===== DATA EXCERPTS =====
This design comes from an exercise in tuning for small area, a short achievable clock period and few clock cycles per item on the open sky130 flow, not from production work.
In this exercise RTL edits were held to simulation tests only and were not proved equivalent to the original.

==> inputs of job 4282 <==
==> flow/design.v <==
module sg_mulc #(
    parameter [15:0] C = 16'h0001
) (
    input  wire [15:0] a,
    output wire [15:0] y
);
    function [255:0] gf_cols;       
        input [15:0] k;
        integer j;
        reg [15:0] p;
        begin
            p = k;
            for (j = 0; j < 16; j = j + 1) begin
                gf_cols[16*j +: 16] = p;
                p = {p[14:0], 1'b0} ^ (p[15] ? 16'h100B : 16'h0000);
            end
        end
    endfunction
    localparam [255:0] COLS = gf_cols(C);
    genvar i, j;
    generate
        for (i = 0; i < 16; i = i + 1) begin : g_row
            wire [15:0] row;
            for (j = 0; j < 16; j = j + 1) begin : g_col
                assign row[j] = COLS[16*j + i];
            end
            assign y[i] = ^(a & row);
        end
    endgenerate
endmodule
module sg_crc (
    input  wire [35:0]  line,
    output wire [127:0] h         
);
    function [31:0] crc32c_64;
        input [63:0] d;
        integer i;
        reg [31:0] c;
        begin
            c = 32'hFFFF_FFFF;
            for (i = 0; i < 64; i = i + 1) begin
                if (c[0] ^ d[i])
                    c = {1'b0, c[31:1]} ^ 32'h82F6_3B78;
                else
                    c = {1'b0, c[31:1]};
            end
            crc32c_64 = ~c;
        end
    endfunction
    function [32*36-1:0] crc_cols;    
        input dummy;
        integer b;
        begin
            for (b = 0; b < 36; b = b + 1)
                crc_cols[32*b +: 32] = crc32c_64(64'd1 << (b + 2)) ^ crc32c_64(64'd0);
        end
    endfunction
    localparam [32*36-1:0] COLS = crc_cols(1'b0);
    wire [31:0] base;
    genvar i, b, q;
    generate
        for (i = 0; i < 32; i = i + 1) begin : g_row
            wire [35:0] row;
            for (b = 0; b < 36; b = b + 1) begin : g_col
                assign row[b] = COLS[32*b + i];
            end
            assign base[i] = ^(line & row);
        end
        for (q = 0; q < 4; q = q + 1) begin : g_q
            localparam [31:0] K = crc32c_64(q);
            assign h[32*q +: 32] = base ^ K;
        end
    endgenerate
endmodule
module sg_syndrome (
    input  wire [159:0] s,       
    output wire [15:0]  s1,
    output wire [15:0]  s2
);
    wire [24:0] u1;              
    wire [33:0] u2;              
    genvar i, v;
    generate
        for (i = 0; i < 25; i = i + 1) begin : g_u1
            wire [9:0] t;
            for (v = 0; v < 10; v = v + 1) begin : g_v
                if (i - v >= 0 && i - v < 16) begin : g_on
                    assign t[v] = s[16*v + i - v];
                end else begin : g_off
                    assign t[v] = 1'b0;
                end
            end
            assign u1[i] = ^t;
        end
        for (i = 0; i < 34; i = i + 1) begin : g_u2
            wire [9:0] t;
            for (v = 0; v < 10; v = v + 1) begin : g_v
                if (i - 2*v >= 0 && i - 2*v < 16) begin : g_on
                    assign t[v] = s[16*v + i - 2*v];
                end else begin : g_off
                    assign t[v] = 1'b0;
                end
            end
            assign u2[i] = ^t;
        end
    endgenerate
    reg [24:0] a1;
    reg [33:0] a2;
    integer n;
    always @(*) begin
        a1 = u1;
        for (n = 24; n >= 16; n = n - 1)
            a1 = a1 ^ ({25{a1[n]}} & ({9'd0, 16'h100B} << (n - 16)));
        a2 = u2;
        for (n = 33; n >= 16; n = n - 1)
            a2 = a2 ^ ({34{a2[n]}} & ({18'd0, 16'h100B} << (n - 16)));
    end
    assign s1 = a1[15:0];
    assign s2 = a2[15:0];
endmodule
module sg_cw_enc (
    input  wire [15:0] t,
    input  wire [15:0] rai9,      
    output wire [15:0] s8,
    output wire [15:0] s9
);
    wire [15:0] s8i;
    sg_mulc #(.C(16'h81E0)) u_c   (.a(t),  .y(s8));     
    sg_mulc #(.C(16'h8805)) u_bi1 (.a(s8), .y(s8i));    
    assign s9 = rai9 ^ s8i;
endmodule
module sg_cw_dec (
    input  wire [15:0]  e1,
    input  wire [15:0]  e2,
    input  wire         era_en,
    input  wire [3:0]   era_dev,
    output wire         good,
    output wire         poison,
    output wire         single,
    output wire [9:0]   hit,
    output wire [15:0]  t         
);
    function [15:0] mulx;         
        input [15:0] a;
        mulx = {a[14:0], 1'b0} ^ (a[15] ? 16'h100B : 16'h0000);
    endfunction
    wire z1 = (e1 == 16'h0000);
    wire z2 = (e2 == 16'h0000);
    assign good   = z1 && z2;
    assign poison = (e1 == 16'h0001) && z2;
    wire [15:0] up [0:9];
    assign up[0] = e1;
    sg_mulc #(.C(16'h0020)) u_b5 (.a(e1), .y(up[5]));
    wire [9:0] match;             
    wire [9:0] era_sel;
    genvar v;
    generate
        for (v = 1; v < 10; v = v + 1) begin : g_up
            if (v != 5) begin : g_step
                assign up[v] = mulx(up[v-1]);
            end
        end
        for (v = 0; v < 10; v = v + 1) begin : g_m
            assign match[v]   = ((e2 ^ up[v]) == 16'h0000);
            assign era_sel[v] = (era_dev == v);
        end
    endgenerate
    assign t = e2 ^ up[9];
    wire [9:0] cand = era_en ? (match & era_sel) : match;
    assign hit    = z1 ? 10'd0 : cand;
    assign single = |hit;
endmodule
module sg_cw_val (
    input  wire [15:0]  e1,
    output wire [127:0] val,      
    output wire [15:0]  e1i9
);
    function [15:0] divx;         
        input [15:0] a;
        divx = {1'b0, a[15:1]} ^ (a[0] ? 16'h8805 : 16'h0000);
    endfunction
    wire [15:0] dn [0:9];
    assign dn[0] = e1;
    sg_mulc #(.C(16'h7703)) u_bi4 (.a(e1), .y(dn[4]));    
    genvar v;
    generate
        for (v = 1; v < 10; v = v + 1) begin : g_dn
            if (v != 4) begin : g_step
                assign dn[v] = divx(dn[v-1]);
            end
        end
        for (v = 0; v < 8; v = v + 1) begin : g_val
            assign val[16*v +: 16] = dn[v];
        end
    endgenerate
    assign e1i9 = dn[9];
endmodule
=====
> THE TASK:
Copy out all lines from the records where the word "base" appears.

> ANSWER TO THIS EXERCISE:
    wire [31:0] base;
            assign base[i] = ^(line & row);
            assign h[32*q +: 32] = base ^ K;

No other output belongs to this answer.